* [WORK INSTRUCTIONS]: The entries below contain a stretch that opens with the line containing "## synth_stat cells" and closes with the line containing "## final cells by class"; set down that stretch exactly, both ends included, and nothing else.

* [DATA IN THIS EXERCISE]:

++++++++

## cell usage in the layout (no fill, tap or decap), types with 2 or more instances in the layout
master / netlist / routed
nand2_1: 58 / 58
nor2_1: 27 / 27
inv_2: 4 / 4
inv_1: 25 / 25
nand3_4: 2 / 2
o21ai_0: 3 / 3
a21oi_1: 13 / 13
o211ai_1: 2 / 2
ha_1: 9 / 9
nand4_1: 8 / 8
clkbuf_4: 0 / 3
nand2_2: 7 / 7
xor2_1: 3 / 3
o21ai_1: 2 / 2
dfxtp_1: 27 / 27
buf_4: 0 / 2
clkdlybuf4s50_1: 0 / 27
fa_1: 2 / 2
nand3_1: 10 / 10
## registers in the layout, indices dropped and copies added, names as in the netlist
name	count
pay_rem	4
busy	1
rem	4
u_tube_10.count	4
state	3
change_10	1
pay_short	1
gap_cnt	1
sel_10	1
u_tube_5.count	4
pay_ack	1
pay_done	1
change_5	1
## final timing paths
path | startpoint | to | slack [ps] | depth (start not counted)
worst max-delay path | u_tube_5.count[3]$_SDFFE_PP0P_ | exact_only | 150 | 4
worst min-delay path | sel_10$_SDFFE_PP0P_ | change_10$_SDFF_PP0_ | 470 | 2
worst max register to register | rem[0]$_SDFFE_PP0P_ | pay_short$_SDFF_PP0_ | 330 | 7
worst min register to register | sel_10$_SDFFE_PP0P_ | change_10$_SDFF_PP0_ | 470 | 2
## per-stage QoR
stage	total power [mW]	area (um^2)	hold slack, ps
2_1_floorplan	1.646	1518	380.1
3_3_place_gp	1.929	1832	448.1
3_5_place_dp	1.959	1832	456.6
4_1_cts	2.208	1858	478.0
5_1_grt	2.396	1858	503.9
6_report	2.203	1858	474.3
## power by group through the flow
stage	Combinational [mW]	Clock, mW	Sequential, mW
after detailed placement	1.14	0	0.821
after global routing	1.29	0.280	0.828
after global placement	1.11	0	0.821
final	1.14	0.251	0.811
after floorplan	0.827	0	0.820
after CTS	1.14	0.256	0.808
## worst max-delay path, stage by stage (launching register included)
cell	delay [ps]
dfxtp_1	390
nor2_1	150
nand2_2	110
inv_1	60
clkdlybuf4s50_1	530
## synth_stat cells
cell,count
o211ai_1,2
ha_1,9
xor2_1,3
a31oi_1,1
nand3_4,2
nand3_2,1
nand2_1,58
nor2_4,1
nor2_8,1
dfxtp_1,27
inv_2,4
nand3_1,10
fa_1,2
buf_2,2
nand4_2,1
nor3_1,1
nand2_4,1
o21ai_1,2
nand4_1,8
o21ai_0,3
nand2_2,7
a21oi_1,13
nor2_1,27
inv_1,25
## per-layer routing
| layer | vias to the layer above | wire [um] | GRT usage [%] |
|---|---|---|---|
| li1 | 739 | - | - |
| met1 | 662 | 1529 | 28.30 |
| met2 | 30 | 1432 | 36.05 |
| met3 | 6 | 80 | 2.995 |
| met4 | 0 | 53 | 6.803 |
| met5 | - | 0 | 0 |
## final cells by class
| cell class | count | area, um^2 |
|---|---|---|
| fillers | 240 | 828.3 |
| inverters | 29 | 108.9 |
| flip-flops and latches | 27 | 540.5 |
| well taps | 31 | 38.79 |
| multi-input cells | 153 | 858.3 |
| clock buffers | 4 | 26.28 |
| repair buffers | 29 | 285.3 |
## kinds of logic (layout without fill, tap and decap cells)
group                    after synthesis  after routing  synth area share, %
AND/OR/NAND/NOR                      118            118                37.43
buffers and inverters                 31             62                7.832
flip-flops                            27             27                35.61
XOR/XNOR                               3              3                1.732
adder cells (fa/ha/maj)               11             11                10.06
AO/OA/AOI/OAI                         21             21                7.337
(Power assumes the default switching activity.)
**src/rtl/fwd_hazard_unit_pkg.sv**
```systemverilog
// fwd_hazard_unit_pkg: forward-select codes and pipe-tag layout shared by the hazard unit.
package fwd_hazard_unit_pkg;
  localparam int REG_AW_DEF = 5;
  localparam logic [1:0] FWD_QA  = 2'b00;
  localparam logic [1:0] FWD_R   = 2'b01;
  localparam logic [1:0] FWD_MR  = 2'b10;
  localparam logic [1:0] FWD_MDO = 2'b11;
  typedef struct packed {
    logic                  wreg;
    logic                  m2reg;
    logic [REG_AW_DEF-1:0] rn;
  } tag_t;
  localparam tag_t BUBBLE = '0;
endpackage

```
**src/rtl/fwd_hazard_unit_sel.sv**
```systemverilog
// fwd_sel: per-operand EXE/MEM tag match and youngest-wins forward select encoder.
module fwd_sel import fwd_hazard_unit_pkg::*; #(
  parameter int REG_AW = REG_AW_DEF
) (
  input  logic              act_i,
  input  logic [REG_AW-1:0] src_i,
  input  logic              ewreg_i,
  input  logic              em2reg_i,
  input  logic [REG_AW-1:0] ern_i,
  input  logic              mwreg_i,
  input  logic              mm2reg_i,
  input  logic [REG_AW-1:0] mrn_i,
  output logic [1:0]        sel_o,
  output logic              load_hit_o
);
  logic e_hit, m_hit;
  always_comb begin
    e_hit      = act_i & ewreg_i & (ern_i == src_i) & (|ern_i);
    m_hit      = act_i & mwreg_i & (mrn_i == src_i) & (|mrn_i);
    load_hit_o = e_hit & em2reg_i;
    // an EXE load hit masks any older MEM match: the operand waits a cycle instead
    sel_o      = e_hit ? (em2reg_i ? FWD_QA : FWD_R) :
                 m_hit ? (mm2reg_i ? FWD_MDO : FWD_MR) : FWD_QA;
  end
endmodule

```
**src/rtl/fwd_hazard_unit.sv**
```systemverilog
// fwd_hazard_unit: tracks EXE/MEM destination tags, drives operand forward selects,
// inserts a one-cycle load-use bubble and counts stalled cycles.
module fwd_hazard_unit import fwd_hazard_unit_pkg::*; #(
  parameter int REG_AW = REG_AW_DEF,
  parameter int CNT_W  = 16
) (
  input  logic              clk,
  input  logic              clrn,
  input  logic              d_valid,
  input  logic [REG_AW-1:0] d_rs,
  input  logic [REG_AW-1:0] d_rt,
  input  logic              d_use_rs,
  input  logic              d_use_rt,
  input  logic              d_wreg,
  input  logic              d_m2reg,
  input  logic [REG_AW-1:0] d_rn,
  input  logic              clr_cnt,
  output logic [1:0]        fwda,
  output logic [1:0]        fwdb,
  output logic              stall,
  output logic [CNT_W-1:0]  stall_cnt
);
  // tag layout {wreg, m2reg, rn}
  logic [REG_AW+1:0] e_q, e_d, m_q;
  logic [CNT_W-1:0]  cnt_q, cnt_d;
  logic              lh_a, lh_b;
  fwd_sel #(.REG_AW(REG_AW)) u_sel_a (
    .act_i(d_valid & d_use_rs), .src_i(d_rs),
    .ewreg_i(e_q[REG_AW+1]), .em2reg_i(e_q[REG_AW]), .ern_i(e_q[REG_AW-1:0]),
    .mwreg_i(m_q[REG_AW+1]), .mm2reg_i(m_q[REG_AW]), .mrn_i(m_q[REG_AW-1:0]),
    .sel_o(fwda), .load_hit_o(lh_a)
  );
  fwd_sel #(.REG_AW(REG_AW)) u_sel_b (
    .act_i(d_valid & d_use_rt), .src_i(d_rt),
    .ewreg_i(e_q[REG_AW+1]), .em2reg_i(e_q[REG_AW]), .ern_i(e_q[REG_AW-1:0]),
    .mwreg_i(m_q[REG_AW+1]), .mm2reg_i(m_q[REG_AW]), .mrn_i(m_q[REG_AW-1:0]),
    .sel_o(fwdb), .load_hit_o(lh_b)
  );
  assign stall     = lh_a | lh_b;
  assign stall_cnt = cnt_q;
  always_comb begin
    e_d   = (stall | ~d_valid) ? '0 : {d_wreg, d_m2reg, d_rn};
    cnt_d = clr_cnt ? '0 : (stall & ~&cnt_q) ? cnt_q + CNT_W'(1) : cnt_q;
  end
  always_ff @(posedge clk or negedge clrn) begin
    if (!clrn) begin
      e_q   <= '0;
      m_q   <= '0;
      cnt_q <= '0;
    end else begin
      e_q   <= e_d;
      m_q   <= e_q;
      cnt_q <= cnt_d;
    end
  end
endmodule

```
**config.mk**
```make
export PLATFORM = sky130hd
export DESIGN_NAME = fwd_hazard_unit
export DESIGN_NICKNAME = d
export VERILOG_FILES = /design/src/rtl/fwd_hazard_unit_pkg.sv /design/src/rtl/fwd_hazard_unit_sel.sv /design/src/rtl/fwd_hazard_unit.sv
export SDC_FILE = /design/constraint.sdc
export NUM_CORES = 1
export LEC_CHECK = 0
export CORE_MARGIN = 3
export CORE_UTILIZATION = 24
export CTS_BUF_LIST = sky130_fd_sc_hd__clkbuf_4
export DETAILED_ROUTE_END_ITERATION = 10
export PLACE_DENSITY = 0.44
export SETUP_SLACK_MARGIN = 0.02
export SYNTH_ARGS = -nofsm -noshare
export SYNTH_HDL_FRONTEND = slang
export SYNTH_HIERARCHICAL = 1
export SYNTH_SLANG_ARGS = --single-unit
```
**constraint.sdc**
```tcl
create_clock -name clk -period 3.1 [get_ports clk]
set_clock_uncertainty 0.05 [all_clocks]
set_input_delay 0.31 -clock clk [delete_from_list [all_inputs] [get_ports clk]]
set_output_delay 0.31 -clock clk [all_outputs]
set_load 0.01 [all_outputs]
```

++++++++

* [SOLVED EXERCISE]:
## synth_stat cells
cell,count
o211ai_1,2
ha_1,9
xor2_1,3
a31oi_1,1
nand3_4,2
nand3_2,1
nand2_1,58
nor2_4,1
nor2_8,1
dfxtp_1,27
inv_2,4
nand3_1,10
fa_1,2
buf_2,2
nand4_2,1
nor3_1,1
nand2_4,1
o21ai_1,2
nand4_1,8
o21ai_0,3
nand2_2,7
a21oi_1,13
nor2_1,27
inv_1,25
## per-layer routing
| layer | vias to the layer above | wire [um] | GRT usage [%] |
|---|---|---|---|
| li1 | 739 | - | - |
| met1 | 662 | 1529 | 28.30 |
| met2 | 30 | 1432 | 36.05 |
| met3 | 6 | 80 | 2.995 |
| met4 | 0 | 53 | 6.803 |
| met5 | - | 0 | 0 |
## final cells by class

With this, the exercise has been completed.